KUWAIT (Reuters) - Kuwait’s emir on Thursday asked outgoing Prime Minister Sheikh Jaber al-Mubarak al-Sabah to form a new government, state news agency KUNA said, in a move that may ease a political crisis.
Sheikh Jaber must now select a 15-member cabinet, after which analysts expect Kuwait’s ruler to dissolve parliament in order to allow fresh elections, widely expected to be held after the Muslim holy month of Ramadan which starts around July 19.
The previous government, also headed by Sheikh Jaber, resigned last month after Kuwait’s constitutional court dissolved a parliament dominated by Islamist-led opposition lawmakers and reinstated its more government-friendly predecessor instead.
The government took its oath of office in front of the dissolved parliament, meaning its activities had technically become unconstitutional and hence had to step down.
The reappointment of Sheikh Jaber was a widely expected move and the new cabinet is unlikely to be different from the previous one, analysts and lawmakers said.

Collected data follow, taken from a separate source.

<file path="src/hdl/mssd_pkg.sv">
// ----------------------------------------------------------------------------
// Motor speed display package
// Types, codes and segment patterns that the display modules share.
// ----------------------------------------------------------------------------
package mssd_pkg;

   localparam int DIGIT_COUNT = 3;
   localparam int VALUE_W     = 10;
   localparam int BCD_W       = 4 * DIGIT_COUNT;
   localparam int DIVIDEND_W  = 32;
   localparam int DIVISOR_W   = 16;
   localparam int SEG_W       = 7;

   localparam logic [VALUE_W-1:0] VALUE_MAX = 10'd999;
   localparam logic [15:0]        RATED_SPEED_RESET = 16'd3000;
   localparam logic [15:0]        PERCENT_SCALE = 16'd100;

   localparam logic [SEG_W-1:0] PAT_BLANK = 7'h00;
   localparam logic [SEG_W-1:0] PAT_DASH  = 7'h40;

   typedef enum logic [1:0] {
      CSR_RATED_SPEED       = 2'd0,
      CSR_MODE_CYCLE_PERIOD = 2'd1,
      CSR_ANODE_COMMON      = 2'd2
   } csr_index_type;

   typedef enum logic [1:0] {
      MODE_RPM     = 2'd0,
      MODE_PERCENT = 2'd1,
      MODE_RAW     = 2'd2
   } display_mode_type;

   typedef enum logic [2:0] {
      ST_IDLE,
      ST_CHECK,
      ST_MULT,
      ST_DIV,
      ST_BCD,
      ST_OUT
   } seq_state_type;

   function automatic display_mode_type mode_step(input display_mode_type mode);
      display_mode_type result;
      case (mode)
         MODE_RPM:     result = MODE_PERCENT;
         MODE_PERCENT: result = MODE_RAW;
         MODE_RAW:     result = MODE_RPM;
         default:      result = MODE_RPM;
      endcase
      return result;
   endfunction

   function automatic logic [SEG_W-1:0] glyph(input logic [3:0] digit);
      logic [SEG_W-1:0] pattern;
      case (digit)
         4'd0:    pattern = 7'h3F;
         4'd1:    pattern = 7'h06;
         4'd2:    pattern = 7'h5B;
         4'd3:    pattern = 7'h4F;
         4'd4:    pattern = 7'h66;
         4'd5:    pattern = 7'h6D;
         4'd6:    pattern = 7'h7D;
         4'd7:    pattern = 7'h07;
         4'd8:    pattern = 7'h7F;
         4'd9:    pattern = 7'h6F;
         default: pattern = PAT_BLANK;
      endcase
      return pattern;
   endfunction

endpackage

</file>
<file path="src/hdl/mssd_divider.sv">
// ----------------------------------------------------------------------------
// Motor speed display divider
// Restoring divider that produces one quotient bit per cycle.
// ----------------------------------------------------------------------------
module mssd_divider
   import mssd_pkg::*;
(
   input  logic                  clock,
   input  logic                  reset,
   input  logic                  start,
   input  logic [DIVIDEND_W-1:0] dividend,
   input  logic [DIVISOR_W-1:0]  divisor,
   output logic                  done,
   output logic [DIVIDEND_W-1:0] quotient
);

   localparam int STEPS = DIVIDEND_W;
   localparam int CNT_W = $clog2(STEPS);

   logic [DIVIDEND_W-1:0] shift_ff, shift_in;
   logic [DIVISOR_W-1:0]  divisor_ff, divisor_in;
   logic [DIVISOR_W:0]    rem_ff, rem_in;
   logic [CNT_W-1:0]      cnt_ff, cnt_in;
   logic                  run_ff, run_in;
   logic                  done_ff, done_in;
   logic [DIVISOR_W:0]    trial;
   logic                  fits;

   always_comb begin
      trial      = {rem_ff[DIVISOR_W-1:0], shift_ff[DIVIDEND_W-1]};
      fits       = (trial >= {1'b0, divisor_ff});
      shift_in   = shift_ff;
      divisor_in = divisor_ff;
      rem_in     = rem_ff;
      cnt_in     = cnt_ff;
      run_in     = run_ff;
      done_in    = 1'b0;
      if (start) begin
         shift_in   = dividend;
         divisor_in = divisor;
         rem_in     = '0;
         cnt_in     = '0;
         run_in     = 1'b1;
      end else if (run_ff) begin
         rem_in   = fits ? (trial - {1'b0, divisor_ff}) : trial;
         shift_in = {shift_ff[DIVIDEND_W-2:0], fits};
         cnt_in   = cnt_ff + 1'b1;
         if (cnt_ff == CNT_W'(STEPS - 1)) begin
            run_in  = 1'b0;
            done_in = 1'b1;
         end
      end
   end

   always_ff @(posedge clock) begin
      if (reset) begin
         run_ff  <= 1'b0;
         done_ff <= 1'b0;
         cnt_ff  <= '0;
      end else begin
         run_ff  <= run_in;
         done_ff <= done_in;
         cnt_ff  <= cnt_in;
      end
      shift_ff   <= shift_in;
      divisor_ff <= divisor_in;
      rem_ff     <= rem_in;
   end

   assign done     = done_ff;
   assign quotient = shift_ff;

endmodule

</file>
<file path="src/hdl/mssd_bcd.sv">
// ----------------------------------------------------------------------------
// Motor speed display decimal converter
// Shift-and-add-three conversion of a value up to 999, one bit per cycle.
// ----------------------------------------------------------------------------
module mssd_bcd
   import mssd_pkg::*;
(
   input  logic               clock,
   input  logic               reset,
   input  logic               start,
   input  logic [VALUE_W-1:0] value,
   output logic               done,
   output logic [BCD_W-1:0]   digits
);

   localparam int STEPS = VALUE_W;
   localparam int CNT_W = $clog2(STEPS);

   logic [BCD_W+VALUE_W-1:0] shift_ff, shift_in;
   logic [BCD_W+VALUE_W-1:0] adjusted;
   logic [CNT_W-1:0]         cnt_ff, cnt_in;
   logic                     run_ff, run_in;
   logic                     done_ff, done_in;

   always_comb begin
      adjusted = shift_ff;
      for (int i = 0; i < DIGIT_COUNT; i++) begin
         if (shift_ff[VALUE_W + 4*i +: 4] >= 4'd5) begin
            adjusted[VALUE_W + 4*i +: 4] = shift_ff[VALUE_W + 4*i +: 4] + 4'd3;
         end
      end
      shift_in = shift_ff;
      cnt_in   = cnt_ff;
      run_in   = run_ff;
      done_in  = 1'b0;
      if (start) begin
         shift_in = {{BCD_W{1'b0}}, value};
         cnt_in   = '0;
         run_in   = 1'b1;
      end else if (run_ff) begin
         shift_in = {adjusted[BCD_W+VALUE_W-2:0], 1'b0};
         cnt_in   = cnt_ff + 1'b1;
         if (cnt_ff == CNT_W'(STEPS - 1)) begin
            run_in  = 1'b0;
            done_in = 1'b1;
         end
      end
   end

   always_ff @(posedge clock) begin
      if (reset) begin
         run_ff  <= 1'b0;
         done_ff <= 1'b0;
         cnt_ff  <= '0;
      end else begin
         run_ff  <= run_in;
         done_ff <= done_in;
         cnt_ff  <= cnt_in;
      end
      shift_ff <= shift_in;
   end

   assign done   = done_ff;
   assign digits = shift_ff[BCD_W+VALUE_W-1:VALUE_W];

endmodule

</file>
<file path="src/hdl/motor_speed_seven_segment_display.sv">
// ----------------------------------------------------------------------------
// Motor speed seven-segment display
// Three-digit multiplexed readout of motor speed, percent or raw duty.
// ----------------------------------------------------------------------------
// Each transaction on the request side is one millisecond tick and yields one
// transaction on the response side with the scanned digit's segment and select
// levels. A tick without refresh goes straight to the output state, and a
// refresh while stopped goes there once it has set the blink pattern. A raw-duty
// refresh, an RPM refresh with a zero operand and a percent refresh with a zero
// full duty go through the 10-step decimal conversion only. Any other RPM or
// percent refresh goes through a single 16x16 multiply, the 32-step shared
// divider and then the decimal conversion. An RPM value above 999 skips the
// conversion and shows dashes. A response side that holds off a previous
// transaction stalls each of these in the output state.
module motor_speed_seven_segment_display
   import mssd_pkg::*;
#(
   parameter int BLINK_HALF_PERIOD = 600
)
(
   input  logic        clock,
   input  logic        reset,
   input  logic        req_tvalid,
   output logic        req_tready,
   input  logic [31:0] req_tdata,  // duty_now[15:0], duty_full[31:16]
   input  logic [2:0]  req_tuser,  // refresh[0], advance_mode[1], motor_stopped[2]
   output logic        rsp_tvalid,
   input  logic        rsp_tready,
   output logic [15:0] rsp_tdata,  // segment_lines[6:0], digit_lines[9:7],
                                   // shown_mode[11:10], zero[15:12]
   input  logic        csr_we,
   input  logic [1:0]  csr_addr,
   input  logic [15:0] csr_wdata
);

   seq_state_type    state_ff, state_in;
   logic [31:0]      ms_ff, ms_in;
   logic [31:0]      last_mode_ff, last_mode_in;
   logic [31:0]      last_blink_ff, last_blink_in;
   logic             blink_ff, blink_in;
   display_mode_type mode_ff, mode_in;
   logic [SEG_W-1:0] pat_ff [DIGIT_COUNT];
   logic [SEG_W-1:0] pat_in [DIGIT_COUNT];
   logic [1:0]       scan_ff, scan_in;
   logic             stopped_ff, stopped_in;
   logic [15:0]      duty_ff, duty_in;
   logic [15:0]      full_ff, full_in;
   logic             rsp_valid_ff, rsp_valid_in;
   logic [15:0]      rsp_data_ff, rsp_data_in;
   logic [15:0]      rated_ff;
   logic [15:0]      period_ff;
   logic             anode_ff;

   logic                  div_start;
   logic                  div_done;
   logic [DIVIDEND_W-1:0] product;
   logic [DIVIDEND_W-1:0] quotient;
   logic                  bcd_start;
   logic [VALUE_W-1:0]    bcd_value;
   logic                  bcd_done;
   logic [BCD_W-1:0]      digits;

   logic [31:0]      mode_elapsed;
   logic [31:0]      blink_elapsed;
   display_mode_type mode_c;
   logic             blink_c;
   logic [SEG_W-1:0] seg_raw;
   logic [SEG_W-1:0] seg_out;
   logic [2:0]       sel_out;

   mssd_divider u_divider (
      .clock    (clock),
      .reset    (reset),
      .start    (div_start),
      .dividend (product),
      .divisor  (full_ff),
      .done     (div_done),
      .quotient (quotient)
   );

   mssd_bcd u_bcd (
      .clock  (clock),
      .reset  (reset),
      .start  (bcd_start),
      .value  (bcd_value),
      .done   (bcd_done),
      .digits (digits)
   );

   always_ff @(posedge clock) begin
      if (reset) begin
         rated_ff  <= RATED_SPEED_RESET;
         period_ff <= '0;
         anode_ff  <= 1'b0;
      end else if (csr_we) begin
         case (csr_addr)
            CSR_RATED_SPEED:       rated_ff  <= csr_wdata;
            CSR_MODE_CYCLE_PERIOD: period_ff <= csr_wdata;
            CSR_ANODE_COMMON:      anode_ff  <= csr_wdata[0];
            default:               ;
         endcase
      end
   end

   assign product = 32'(duty_ff) * 32'((mode_ff == MODE_RPM) ? rated_ff : PERCENT_SCALE);

   always_comb begin
      state_in      = state_ff;
      ms_in         = ms_ff;
      last_mode_in  = last_mode_ff;
      last_blink_in = last_blink_ff;
      blink_in      = blink_ff;
      mode_in       = mode_ff;
      pat_in        = pat_ff;
      scan_in       = scan_ff;
      stopped_in    = stopped_ff;
      duty_in       = duty_ff;
      full_in       = full_ff;
      rsp_valid_in  = rsp_valid_ff & ~rsp_tready;
      rsp_data_in   = rsp_data_ff;
      req_tready    = 1'b0;
      div_start     = 1'b0;
      bcd_start     = 1'b0;
      bcd_value     = '0;

      mode_elapsed  = ms_ff - last_mode_ff;
      blink_elapsed = ms_ff - last_blink_ff;
      mode_c        = mode_ff;
      blink_c       = blink_ff;

      seg_raw = pat_ff[scan_ff];
      seg_out = anode_ff ? ~seg_raw : seg_raw;
      for (int i = 0; i < DIGIT_COUNT; i++) begin
         sel_out[i] = anode_ff ? (scan_ff == 2'(i)) : (scan_ff != 2'(i));
      end

      case (state_ff)
         ST_IDLE: begin
            req_tready = 1'b1;
            if (req_tvalid) begin
               ms_in      = ms_ff + 32'd1;
               stopped_in = req_tuser[2];
               duty_in    = req_tdata[15:0];
               full_in    = req_tdata[31:16];
               if (req_tuser[1]) begin
                  mode_in = mode_step(mode_ff);
               end
               state_in = req_tuser[0] ? ST_CHECK : ST_OUT;
            end
         end
         ST_CHECK: begin
            if (period_ff != 16'd0 && mode_elapsed >= {16'd0, period_ff}) begin
               last_mode_in = ms_ff;
               mode_c       = mode_step(mode_ff);
            end
            mode_in = mode_c;
            if (stopped_ff) begin
               if (blink_elapsed >= 32'(BLINK_HALF_PERIOD)) begin
                  last_blink_in = ms_ff;
                  blink_c       = ~blink_ff;
               end
               blink_in  = blink_c;
               pat_in[0] = PAT_BLANK;
               pat_in[1] = PAT_BLANK;
               pat_in[2] = blink_c ? glyph(4'd0) : PAT_BLANK;
               state_in  = ST_OUT;
            end else begin
               case (mode_c)
                  MODE_RAW: begin
                     bcd_start = 1'b1;
                     bcd_value = (duty_ff > 16'(VALUE_MAX)) ? VALUE_MAX : duty_ff[VALUE_W-1:0];
                     state_in  = ST_BCD;
                  end
                  MODE_RPM: begin
                     if (full_ff == 16'd0 || duty_ff == 16'd0) begin
                        bcd_start = 1'b1;
                        state_in  = ST_BCD;
                     end else begin
                        state_in = ST_MULT;
                     end
                  end
                  default: begin
                     if (full_ff == 16'd0) begin
                        bcd_start = 1'b1;
                        state_in  = ST_BCD;
                     end else begin
                        state_in = ST_MULT;
                     end
                  end
               endcase
            end
         end
         ST_MULT: begin
            div_start = 1'b1;
            state_in  = ST_DIV;
         end
         ST_DIV: begin
            if (div_done) begin
               if (quotient > 32'(VALUE_MAX)) begin
                  if (mode_ff == MODE_RPM) begin
                     for (int i = 0; i < DIGIT_COUNT; i++) begin
                        pat_in[i] = PAT_DASH;
                     end
                     state_in = ST_OUT;
                  end else begin
                     bcd_start = 1'b1;
                     bcd_value = VALUE_MAX;
                     state_in  = ST_BCD;
                  end
               end else begin
                  bcd_start = 1'b1;
                  bcd_value = quotient[VALUE_W-1:0];
                  state_in  = ST_BCD;
               end
            end
         end
         ST_BCD: begin
            if (bcd_done) begin
               pat_in[0] = (digits[11:8] != 4'd0) ? glyph(digits[11:8]) : PAT_BLANK;
               pat_in[1] = (digits[11:4] != 8'd0) ? glyph(digits[7:4]) : PAT_BLANK;
               pat_in[2] = glyph(digits[3:0]);
               state_in  = ST_OUT;
            end
         end
         ST_OUT: begin
            if (!rsp_valid_ff || rsp_tready) begin
               rsp_valid_in = 1'b1;
               rsp_data_in  = {4'd0, mode_ff, sel_out, seg_out};
               scan_in      = (scan_ff == 2'(DIGIT_COUNT - 1)) ? 2'd0 : scan_ff + 2'd1;
               state_in     = ST_IDLE;
            end
         end
         default: begin
            state_in = ST_IDLE;
         end
      endcase
   end

   always_ff @(posedge clock) begin
      if (reset) begin
         state_ff      <= ST_IDLE;
         ms_ff         <= '0;
         last_mode_ff  <= '0;
         last_blink_ff <= '0;
         blink_ff      <= 1'b0;
         mode_ff       <= MODE_RPM;
         scan_ff       <= '0;
         rsp_valid_ff  <= 1'b0;
         for (int i = 0; i < DIGIT_COUNT; i++) begin
            pat_ff[i] <= PAT_BLANK;
         end
      end else begin
         state_ff      <= state_in;
         ms_ff         <= ms_in;
         last_mode_ff  <= last_mode_in;
         last_blink_ff <= last_blink_in;
         blink_ff      <= blink_in;
         mode_ff       <= mode_in;
         scan_ff       <= scan_in;
         rsp_valid_ff  <= rsp_valid_in;
         pat_ff        <= pat_in;
      end
      stopped_ff  <= stopped_in;
      duty_ff     <= duty_in;
      full_ff     <= full_in;
      rsp_data_ff <= rsp_data_in;
   end

   assign rsp_tvalid = rsp_valid_ff;
   assign rsp_tdata  = rsp_data_ff;

endmodule

</file>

“Probably there will not be new ministers ... because this was just an exceptional decision to resolve the problem,” said lawmaker Saleh Ashour.
The new cabinet should take an oath of office at the reinstated parliament.
Such a move could prove difficult as majority of the 50-elected-member assembly have said they are boycotting the reinstated parliament, which was tarnished by corruption allegations, analyst said.
“The most likely scenario is that the reinstated parliament would not be able to convene in the absence of a quorum, then the emir will have to dissolve parliament and new parliamentary elections will be held,” said Kuwaiti political analyst Ghanim al-Najjar.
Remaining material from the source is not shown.